Figure 2
As mentioned, most of the inhibitory signals are triggered by ITIM motifs. Activation signals are transduced by ITAM motifs located in the cytoplasmic portion of the receptor or of associated molecules, that include DAP12. The activating receptor NKG2D, constitutively expressed by all NK cells, bears no ITAM motif. Therefore, in order to transduce stimulatory signals, NKG2D is associated with an adaptor subunit designated DAP10 (Farag, Fehniger, Ruggeri, Velardi & Caligiuri, 2002). DAP10 does not contain ITAM motifs either, but is able to recruit PI3K activity upon tyrosine phosphorylation of its YINM motif (Lanier, 2009).

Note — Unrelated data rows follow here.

What follows belongs to an exercise in optimizing a design on an open flow for small area and a short achievable clock period; a production flow would make more cautious choices. No functional check of the RTL was part of any run shown here.

==> flow/design.v (outline; a module is shown in full before it is edited, if it fits) <==
// module ecc80_codec: 930 lines
module ecc80_codec (
    input  wire        clk,
    input  wire        rst,
    input  wire        enc_valid_i,
    input  wire [63:0] enc_data_i,
    output reg         enc_valid_o,
    output reg  [15:0] enc_check_o,
    input  wire        dec_valid_i,
    input  wire [79:0] dec_cw_i,
    output reg         dec_valid_o,
    output reg  [63:0] dec_data_o,
    output reg  [15:0] dec_check_o,
    output reg  [1:0]  dec_err_o
);
  // ...
==> flow/flow/run.sh <==
#!/bin/bash
# The standard layout (the standard.sh on the ORFS finish target), with one
# change: the buffers that buffer_ports puts on every input and output port are
# sky130_fd_sc_hd__buf_1 instead of the cell OpenROAD picks by default.
# The whole make output goes to standard.log in the work folder; ORFS also
# keeps each step's own log under orfs/logs/.
set -euo pipefail
cd "$(dirname "$0")/.."
bash standard.sh "BUFFER_PORTS_ARGS=-buffer_cell sky130_fd_sc_hd__buf_1" finish > standard.log 2>&1
==> flow/standard.sh <==
#!/bin/bash
# synth_recipe.tcl (not shown) runs the flow's synth.tcl, then flattens the netlist and writes it again
# the make line also repeats each setting of config.mk as NAME=value (left out here)
make -C /OpenROAD-flow-scripts/flow DESIGN_CONFIG=/design/flow/config.mk WORK_HOME=/design/flow/orfs CLKGATE_MAP_FILE= SYNTH_SCRIPT=/design/flow/synth_recipe.tcl "${@:-finish}"
==> flow/config.mk <==
export PLATFORM = sky130hd
export DESIGN_NAME = ecc80_codec
export DESIGN_NICKNAME = ecc80_codec
export VERILOG_FILES = /design/flow/design.v
export SDC_FILE = /design/flow/constraint.sdc
export NUM_CORES = 4
export LEC_CHECK = 0
export ABC_AREA = 1
export CAP_MARGIN = 20
export CORE_MARGIN = 2
export CORE_UTILIZATION = 55
export PLACE_DENSITY = 0.7
export SLEW_MARGIN = 70
==> flow/constraint.sdc <==
create_clock -name core_clock -period 22.0 [get_ports {clk}]
set_input_delay 4.4000 -clock core_clock [delete_from_list [all_inputs] [get_ports {clk}]]
set_output_delay 4.4000 -clock core_clock [all_outputs]
set_load 0.01 [all_outputs]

NK cells also present receptors that can either activate or inhibit the response, namely the natural cytotoxicity receptors (NCRs) 2B4 and NKR-P1. The 2B4 receptor has been classified as a multi-functional receptor with an activity (activation or inhibition) that depends on the stage of NK cell maturation. Also, two isoforms of this receptor have been identified, with different intracellular domains (an ITIM and an immunoreceptor tyrosine-based switching motif, ITSM), of which only one transduces stimulatory signals. Similarly, the NKR-P1 receptor family contains several members, of which two contain ITIM motifs and one is associated with a high-affinity IgE receptor (FcεRI) that bears ITAM motifs, thus transducing an activation signal.

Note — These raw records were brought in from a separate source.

From an optimization exercise on the open Yosys and OpenROAD flow, aimed at a short achievable clock period and few clock cycles per item; shortcuts taken in it are not production practice.
Function was checked by simulation only, so behaviour that the tests miss may differ from the original.

## job 101
==> flow/design.v <==
module cvu (
    input  wire        clk,
    input  wire        rst,
    input  wire        go,
    input  wire        abort,
    input  wire [3:0]  cfg_preset,
    input  wire        cfg_custom,
    input  wire [6:0]  cfg_width,
    input  wire        cfg_refin,
    input  wire        cfg_refout,
    input  wire [63:0] cfg_poly,
    input  wire [63:0] cfg_init,
    input  wire [63:0] cfg_xorout,
    input  wire [35:0] cfg_len,
    input  wire        range_ok,
    input  wire        held,
    input  wire        mp_on,
    input  wire        in_valid,
    input  wire [63:0] in_data,
    input  wire        in_ecc_err,
    input  wire        in_closed,
    output wire        in_ready,
    output wire        busy,
    output wire        done,
    output wire        aborted,
    output wire [7:0]  status,
    output wire [31:0] scans,
    output wire [63:0] result
);
    localparam [7:0] ST_OK       = 8'h00;
    localparam [7:0] ST_MISMATCH = 8'h01;
    localparam [7:0] ST_UNCORR   = 8'h62;
    localparam [7:0] ST_CLOSED   = 8'h67;
    localparam [6:0]  P0_WIDTH  = 7'd32;
    localparam [63:0] P0_POLY   = 64'h0000_0000_1EDC_6F41;
    localparam [63:0] P0_INIT   = 64'h0000_0000_FFFF_FFFF;
    localparam [63:0] P0_XOROUT = 64'h0000_0000_FFFF_FFFF;
    reg        busy_q, done_q, aborted_q;
    reg [7:0]  status_q;
    reg [31:0] scans_q;
    reg [63:0] result_q;
    reg [63:0] crc_q;        
    reg [63:0] poly_q;       
    reg [63:0] xorout_q;
    reg [5:0]  shift_q;      
    reg        refin_q, refout_q;
    reg [35:0] left_q;       
    reg [63:0] buf_q;        
    reg [3:0]  cnt_q;        
    wire [6:0]  sel_width  = cfg_custom ? cfg_width  : P0_WIDTH;
    wire        sel_refin  = cfg_custom ? cfg_refin  : 1'b1;
    wire        sel_refout = cfg_custom ? cfg_refout : 1'b1;
    wire [63:0] sel_poly   = cfg_custom ? cfg_poly   : P0_POLY;
    wire [63:0] sel_init   = cfg_custom ? cfg_init   : P0_INIT;
    wire [63:0] sel_xorout = cfg_custom ? cfg_xorout : P0_XOROUT;
    wire [5:0]  sel_shift  = 7'd64 - sel_width;
    wire width_ok  = (cfg_width >= 7'd1) && (cfg_width <= 7'd64);
    wire fields_ok = ((cfg_poly   >> cfg_width) == 64'd0) &&
                     ((cfg_init   >> cfg_width) == 64'd0) &&
                     ((cfg_xorout >> cfg_width) == 64'd0);
    wire cfg_ok    = cfg_custom ? (width_ok && fields_ok) : (cfg_preset == 4'd0);
    wire go_ok     = !busy_q && !held && range_ok && cfg_ok && mp_on;
    function [63:0] crc_byte;
        input [63:0] r;
        input [63:0] p;
        input [7:0]  b;
        integer i;
        reg fb;
        begin
            crc_byte = r;
            for (i = 7; i >= 0; i = i - 1) begin
                fb = crc_byte[63] ^ b[i];
                crc_byte = crc_byte << 1;
                if (fb)
                    crc_byte = crc_byte ^ p;
            end
        end
    endfunction
    function [7:0] rev8;
        input [7:0] b;
        integer i;
        begin
            for (i = 0; i < 8; i = i + 1)
                rev8[i] = b[7 - i];
        end
    endfunction
    function [63:0] rev64;
        input [63:0] v;
        integer i;
        begin
            for (i = 0; i < 64; i = i + 1)
                rev64[i] = v[63 - i];
        end
    endfunction
    wire [7:0]  cur_byte  = refin_q ? rev8(buf_q[7:0]) : buf_q[7:0];
    wire [63:0] crc_next  = crc_byte(crc_q, poly_q, cur_byte);
    wire [63:0] crc_final = (refout_q ? rev64(crc_q) : (crc_q >> shift_q)) ^ xorout_q;
    assign in_ready = busy_q && (left_q != 36'd0) && (cnt_q <= 4'd1);
    wire   take     = in_valid && in_ready;
    wire   word_err = in_ecc_err || in_closed;
    wire [3:0] take_cnt = (left_q >= 36'd8) ? 4'd8 : left_q[3:0];
    wire   finish   = busy_q && (left_q == 36'd0) && (cnt_q == 4'd0);
    always @(posedge clk) begin
        if (rst) begin
            busy_q    <= 1'b0;
            done_q    <= 1'b0;
            aborted_q <= 1'b0;
            status_q  <= ST_OK;
            scans_q   <= 32'd0;
            result_q  <= 64'd0;
        end else if (!busy_q) begin
            if (go) begin
                if (go_ok) begin
                    busy_q    <= 1'b1;
                    done_q    <= 1'b0;
                    aborted_q <= 1'b0;
                    status_q  <= ST_OK;
                    result_q  <= 64'd0;
                    crc_q     <= sel_init << sel_shift;
                    poly_q    <= sel_poly << sel_shift;
                    xorout_q  <= sel_xorout;
                    shift_q   <= sel_shift;
                    refin_q   <= sel_refin;
                    refout_q  <= sel_refout;
                    left_q    <= cfg_len;
                    cnt_q     <= 4'd0;
                end else begin
                    status_q  <= ST_MISMATCH;
                end
            end
        end else begin
            if (go)
                status_q <= ST_MISMATCH;
            if (abort || !mp_on) begin
                busy_q    <= 1'b0;
                aborted_q <= 1'b1;
                status_q  <= ST_OK;
                scans_q   <= scans_q + 32'd1;
            end else if (take && word_err) begin
                busy_q    <= 1'b0;
                status_q  <= in_closed ? ST_CLOSED : ST_UNCORR;
                scans_q   <= scans_q + 32'd1;
            end else if (finish) begin
                busy_q    <= 1'b0;
                done_q    <= 1'b1;
                status_q  <= ST_OK;
                result_q  <= crc_final;
                scans_q   <= scans_q + 32'd1;
            end else begin
                if (cnt_q != 4'd0) begin
                    crc_q <= crc_next;
                    buf_q <= buf_q >> 8;
                    cnt_q <= cnt_q - 4'd1;
                end
                if (take) begin
                    buf_q  <= in_data;
                    cnt_q  <= take_cnt;
                    left_q <= left_q - {32'd0, take_cnt};
                end
            end
        end
    end
    assign busy    = busy_q;
    assign done    = done_q;
    assign aborted = aborted_q;
    assign status  = status_q;
    assign scans   = scans_q;
    assign result  = result_q;
endmodule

Tumour cells are generally under a constant state of cellular stress due to hypoxia, chronic proliferative signals, and genome instability. Not surprisingly, cells under these conditions upregulate KAR ligands, becoming susceptible to NK cell killing. Some mutations, characteristic of carcinogenesis, also downregulate the presentation of MHC I molecules, rendering tumour cells more susceptible to attachment by NK cells. To survive, cancer cells develop mechanisms to evade NK cell killing. One of the proposed evasion mechanisms hypothesizes that tumour cells secrete soluble forms of the activating ligands. Certain human tumours can release soluble forms of MICA and MICB (MHC class I polypeptide-related sequence A and B, respectively), the natural activating ligands of NKG2D. As NKG2D-dependent signalling requires dimerization of the ligands, by saturating the tumour environment with monomeric ligands, tumour cells are able to downmodulate NK cell responses (Groh, Wu, Yee & Spies, 2002). On the other hand, it has been suggested that highly specific NKG2D soluble ligands can reverse completely the desensitization of NK cells and increase tumour regression (Deng et al., 2015).

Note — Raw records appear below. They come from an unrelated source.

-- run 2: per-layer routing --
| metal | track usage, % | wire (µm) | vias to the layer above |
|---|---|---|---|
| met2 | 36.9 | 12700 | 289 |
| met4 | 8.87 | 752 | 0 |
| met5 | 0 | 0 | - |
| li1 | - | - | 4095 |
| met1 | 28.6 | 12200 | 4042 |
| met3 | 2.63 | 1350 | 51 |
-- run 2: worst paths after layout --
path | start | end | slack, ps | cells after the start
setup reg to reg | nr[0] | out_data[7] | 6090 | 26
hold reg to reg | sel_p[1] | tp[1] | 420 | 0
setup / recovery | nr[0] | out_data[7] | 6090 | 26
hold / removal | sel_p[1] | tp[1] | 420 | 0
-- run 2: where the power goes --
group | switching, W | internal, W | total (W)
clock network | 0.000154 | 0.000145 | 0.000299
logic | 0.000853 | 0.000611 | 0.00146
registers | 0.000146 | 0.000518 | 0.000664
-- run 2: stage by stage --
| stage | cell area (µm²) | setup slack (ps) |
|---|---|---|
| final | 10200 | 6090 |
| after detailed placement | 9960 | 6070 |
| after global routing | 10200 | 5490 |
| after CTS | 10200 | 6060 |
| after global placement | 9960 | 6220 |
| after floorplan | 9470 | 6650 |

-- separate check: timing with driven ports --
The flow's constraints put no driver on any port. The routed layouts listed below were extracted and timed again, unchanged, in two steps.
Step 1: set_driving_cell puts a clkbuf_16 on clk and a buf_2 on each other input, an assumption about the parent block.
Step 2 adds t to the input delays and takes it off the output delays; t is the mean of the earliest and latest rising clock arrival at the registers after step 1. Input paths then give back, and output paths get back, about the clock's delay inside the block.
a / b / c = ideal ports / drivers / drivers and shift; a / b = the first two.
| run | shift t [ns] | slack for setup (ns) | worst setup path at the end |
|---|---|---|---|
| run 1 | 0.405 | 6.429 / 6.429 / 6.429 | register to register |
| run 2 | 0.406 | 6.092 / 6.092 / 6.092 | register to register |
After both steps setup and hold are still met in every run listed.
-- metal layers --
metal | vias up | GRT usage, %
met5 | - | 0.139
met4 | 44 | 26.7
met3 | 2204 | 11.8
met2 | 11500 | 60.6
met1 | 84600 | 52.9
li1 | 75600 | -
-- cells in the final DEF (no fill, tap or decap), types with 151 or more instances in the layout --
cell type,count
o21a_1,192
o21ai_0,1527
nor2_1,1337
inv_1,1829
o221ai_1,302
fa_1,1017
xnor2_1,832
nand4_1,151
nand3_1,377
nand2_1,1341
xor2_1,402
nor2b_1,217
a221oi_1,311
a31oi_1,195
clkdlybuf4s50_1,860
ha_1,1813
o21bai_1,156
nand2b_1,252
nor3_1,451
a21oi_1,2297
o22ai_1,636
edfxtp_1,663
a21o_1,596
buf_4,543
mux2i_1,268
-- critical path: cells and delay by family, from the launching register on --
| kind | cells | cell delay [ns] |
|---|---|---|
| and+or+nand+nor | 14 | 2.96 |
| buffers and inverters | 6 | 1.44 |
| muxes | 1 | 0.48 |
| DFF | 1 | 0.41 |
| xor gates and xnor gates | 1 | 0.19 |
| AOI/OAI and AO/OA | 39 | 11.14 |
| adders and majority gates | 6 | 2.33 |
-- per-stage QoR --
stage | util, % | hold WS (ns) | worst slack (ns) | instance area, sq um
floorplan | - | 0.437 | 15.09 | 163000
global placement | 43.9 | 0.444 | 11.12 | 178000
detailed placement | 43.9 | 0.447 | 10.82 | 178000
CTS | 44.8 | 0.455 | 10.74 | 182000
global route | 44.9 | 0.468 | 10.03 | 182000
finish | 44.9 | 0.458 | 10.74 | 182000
From an optimization exercise on the open Yosys and OpenROAD flow, aimed at small area and a short achievable clock period; shortcuts taken in it are not production practice. The RTL was checked by simulation tests, not by an equivalence proof against the original design. No activity file was given, so power comes from the tool's default toggle rates.

Setup of job 101:
Design ylb_fpu, start of the top module:
module ylb_fpu (
    input             clk,
    input             rst_n,
    input             in_valid,
    input      [3:0]  in_fn,
    input      [31:0] in_a,
    input      [31:0] in_b,
    input      [31:0] in_c,
    output            out_valid,
    output            out_wr,
    output            out_fl,
    output     [31:0] out_res,
    output     [3:0]  out_flags
);
Size: about 6000 cells after synthesis, ~140 I/O pins.
clock: 12.0 ns
lec_check: 0
cap_margin: 20
core_margin: 2
core_utilization: 45
setup_slack_margin: 5
slew_margin: 20
tns_end_percent: 5
run.sh (not shown) runs the stock make flow with config.mk's settings and CLKGATE_MAP_FILE= SYNTH_SCRIPT=/design/flow/synth_recipe.tcl, a recipe that flattens the netlist after the stock synthesis.
--- input diff job 101..job 102 ---
diff --git a/flow/design.v b/flow/design.v
--- a/flow/design.v
+++ b/flow/design.v
@@ -106,59 +106,46 @@
     wire       yh0 = is_add | b_hid;
     wire [7:0] ze0 = is_add ? in_b[30:23] : is_mul ? 8'd0 : in_c[30:23];
     wire       zh0 = is_add ? b_hid : ~is_mul & c_hid;
     wire signed [11:0] dxy  = {4'b0, in_a[30:23]} + {4'b0, ye0} - {4'b0, ze0} - 12'sd100 +
                               {11'b0, ~a_hid} + {11'b0, ~yh0} - {11'b0, ~zh0};
     wire signed [11:0] dti  = 12'sd158 - {4'b0, in_a[30:23]} - {11'b0, ~a_hid};
     wire               anch = ~is_arith | a_zero | (~is_add & b_zero) | (dxy <= 0);
     wire signed [11:0] sh   = is_ftoi ? dti : anch ? 12'sd0 : dxy;
     wire [6:0]         sh7  = (sh[11] ? 7'd0 : (|sh[10:7]) ? 7'd127 : sh[6:0]);
-    wire       is_fma = (in_fn == FMA) || (in_fn == FMS);
-    wire [23:0] zm0 = is_add  ? {b_hid, in_b[22:0]} :
-                      is_fma  ? {c_hid, in_c[22:0]} :
-                      is_ftoi ? {a_hid, in_a[22:0]} : 24'b0;
-    reg  [6:0] zthr0;
-    integer k;
-    always @* begin
-        zthr0 = 7'd127;
-        for (k = 23; k >= 0; k = k - 1)
-            if (zm0[k]) zthr0 = 7'd52 + k[6:0];
-    end
     reg sub0;
     always @* begin
         case (in_fn)
             FADD:    sub0 = in_a[31] ^ in_b[31];
             FSUB:    sub0 = ~(in_a[31] ^ in_b[31]);
             FMUL:    sub0 = ~(in_a[31] ^ in_b[31]);
             FMA:     sub0 = in_a[31] ^ in_b[31] ^ in_c[31];
             FMS:     sub0 = ~(in_a[31] ^ in_b[31] ^ in_c[31]);
             default: sub0 = 1'b0;
         endcase
     end
     reg         v1, arith1, cvt1, ftoi1, wr1, anch1, sub1;
-    reg [6:0]   zthr1;
     reg [6:0]   sh1;
     reg [31:0]  x1, y1, z1;
     reg         xh1, yh1, zh1;
     reg [3:0]   flags1;
     always @(posedge clk) begin
         if (!rst_n)
             v1 <= 1'b0;
         else
             v1 <= in_valid;
         arith1 <= is_arith;
         cvt1   <= is_cvt;
         ftoi1  <= is_ftoi;
         wr1    <= (in_fn != FCMP);
         anch1  <= anch;
         sub1   <= sub0;
         sh1    <= sh7;
-        zthr1  <= zthr0;
         x1     <= x;
         y1     <= y;
         z1     <= z;
         xh1    <= |x[30:23];
         yh1    <= |y[30:23];
         zh1    <= z_hid;
         flags1 <= cmp_flags;
     end
     wire       xs = x1[31], ys = y1[31], zs = z1[31];
@@ -173,32 +160,38 @@
     wire x_max = &xe, y_max = &ye, z_max = &ze;
     wire x_fz = ~|x1[22:0], y_fz = ~|y1[22:0], z_fz = ~|z1[22:0];
     wire x_nan = x_max & ~x_fz, y_nan = y_max & ~y_fz, z_nan = z_max & ~z_fz;
     wire x_inf = x_max & x_fz,  y_inf = y_max & y_fz,  z_inf = z_max & z_fz;
     wire x_zero = ~xh & x_fz, y_zero = ~yh & y_fz, z_zero = ~zh & z_fz;
     wire p_zero = x_zero | y_zero;
     wire p_inf  = x_inf | y_inf;
     wire sp  = arith1 ? (xs ^ ys) : cvt1 ? 1'b0 : zs;
     wire sub = sub1;
-    integer i;
     reg  [76:0]        zsh;
     always @* begin
         zsh = {sub, zm ^ {24{sub}}, {52{sub}}};
         if (sh1[0]) zsh = {{ 1{sub}}, zsh[76:1]};
         if (sh1[1]) zsh = {{ 2{sub}}, zsh[76:2]};
         if (sh1[2]) zsh = {{ 4{sub}}, zsh[76:4]};
         if (sh1[3]) zsh = {{ 8{sub}}, zsh[76:8]};
         if (sh1[4]) zsh = {{16{sub}}, zsh[76:16]};
         if (sh1[5]) zsh = {{32{sub}}, zsh[76:32]};
         if (sh1[6]) zsh = {{64{sub}}, zsh[76:64]};
     end
+    reg                zst;
+    integer i;
+    always @* begin
+        zst = 1'b0;
+        for (i = 0; i < 24; i = i + 1)
+            if (sh1 > 7'd52 + i) zst = zst | zm[i];
+    end
     wire [8:0] pl = ftoi1 ? 9'd0 : cvt1 ? 9'd189 : anch1 ? ({1'b0, zE} - 9'd1) : ({1'b0, xE} + {1'b0, yE} - 9'd101);
-    wire [77:0] zin  = cvt1 ? {y1[31], y1, z1, 13'b0} : {sub, sub, zsh[75:0], (sh1 > zthr1) ^ sub};
+    wire [77:0] zin  = cvt1 ? {y1[31], y1, z1, 13'b0} : {sub, sub, zsh[75:0], zst ^ sub};
     wire [77:0] tsum;
     mac_tree u_mac (.mx(xm), .my(ym), .zin(zin), .cin(sub), .t(tsum));
     wire spec_nan = ~cvt1 & (x_nan | y_nan | z_nan | (p_inf & p_zero) | (p_inf & z_inf & (zs != sp)));
     wire spec_inf = ~cvt1 & (ftoi1 ? (zE >= 8'd158) : (p_inf | z_inf));
     wire inf_sgn  = p_inf ? sp : zs;
     wire zero_sgn = ~cvt1 & p_zero & z_zero & sp & zs;
     reg         v2, wr2, ftoi2, sp2, nan2, inf2, isg2, zsg2;
     reg [77:0]  t2;
     reg [8:0]   pl2;
==> run notes <==
Job 102: PASS, flow complete, no timing, DRC or antenna violations
Job 102 -> job 101: final sum of negative setup slack delta 0, exact match
Job 102 -> job 101: reported clock group power flat
In job 102 relative to job 101, wire length after detailed routing had gone up by a few percent.
Diff job 102..job 101 | horizontal die dimension | negligible
Compared to job 101, job 102 has fmax about 5% lower.
Reported for job 101 and job 102, number of H-tree branching levels turned out identical to the last digit.

==> afterwards: timing with drivers on the ports <==
No port has a modelled driver above. Below, the same layouts with a new extraction and two added sets of constraints. Step 1: set_driving_cell puts a clkbuf_16 on clk and a buf_2 on each other input, an assumption about the parent block. Step 2, shift: input delay + t, output delay - t, t = (earliest + latest rising clock arrival at the registers) / 2. This alone moves slack from input paths to output paths. Three values: ideal, step 1, step 2; two values: the first two.
run	shift t [ns]	setup slack, ns	slew at the worst register clock pin (ns)
job 101	0.647	4.730 / 4.730 / 4.328	0.09 / 0.09
job 102	0.665	4.326 / 4.326 / 4.148	0.07 / 0.07
After both steps setup and hold are still met in every run listed. For job 101, which loses most, drivers alone change the setup slack by 0.000 ns; drivers and shift together by -0.402 ns.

Other direct evasion mechanisms rely on the secretion of immunosuppressive factors such as IL-10 or TGF-β1 (transforming growth factor β1), or upregulation of MHC I molecules to counteract the stimulating signals of activating ligands. Indirect evasion mechanisms require the activation or inhibition of Tregs, killing of dendritic cells, and even the use of monocytes and macrophages as NK cell desensitizers. Monocytes and macrophages can be reprogrammed by tumour-derived signals and start to express inhibitory molecules, such as TGF-β1, inhibiting the activity of the adjacent NK cells (Peng et al., 2017; Sabry & Lowdell, 2013).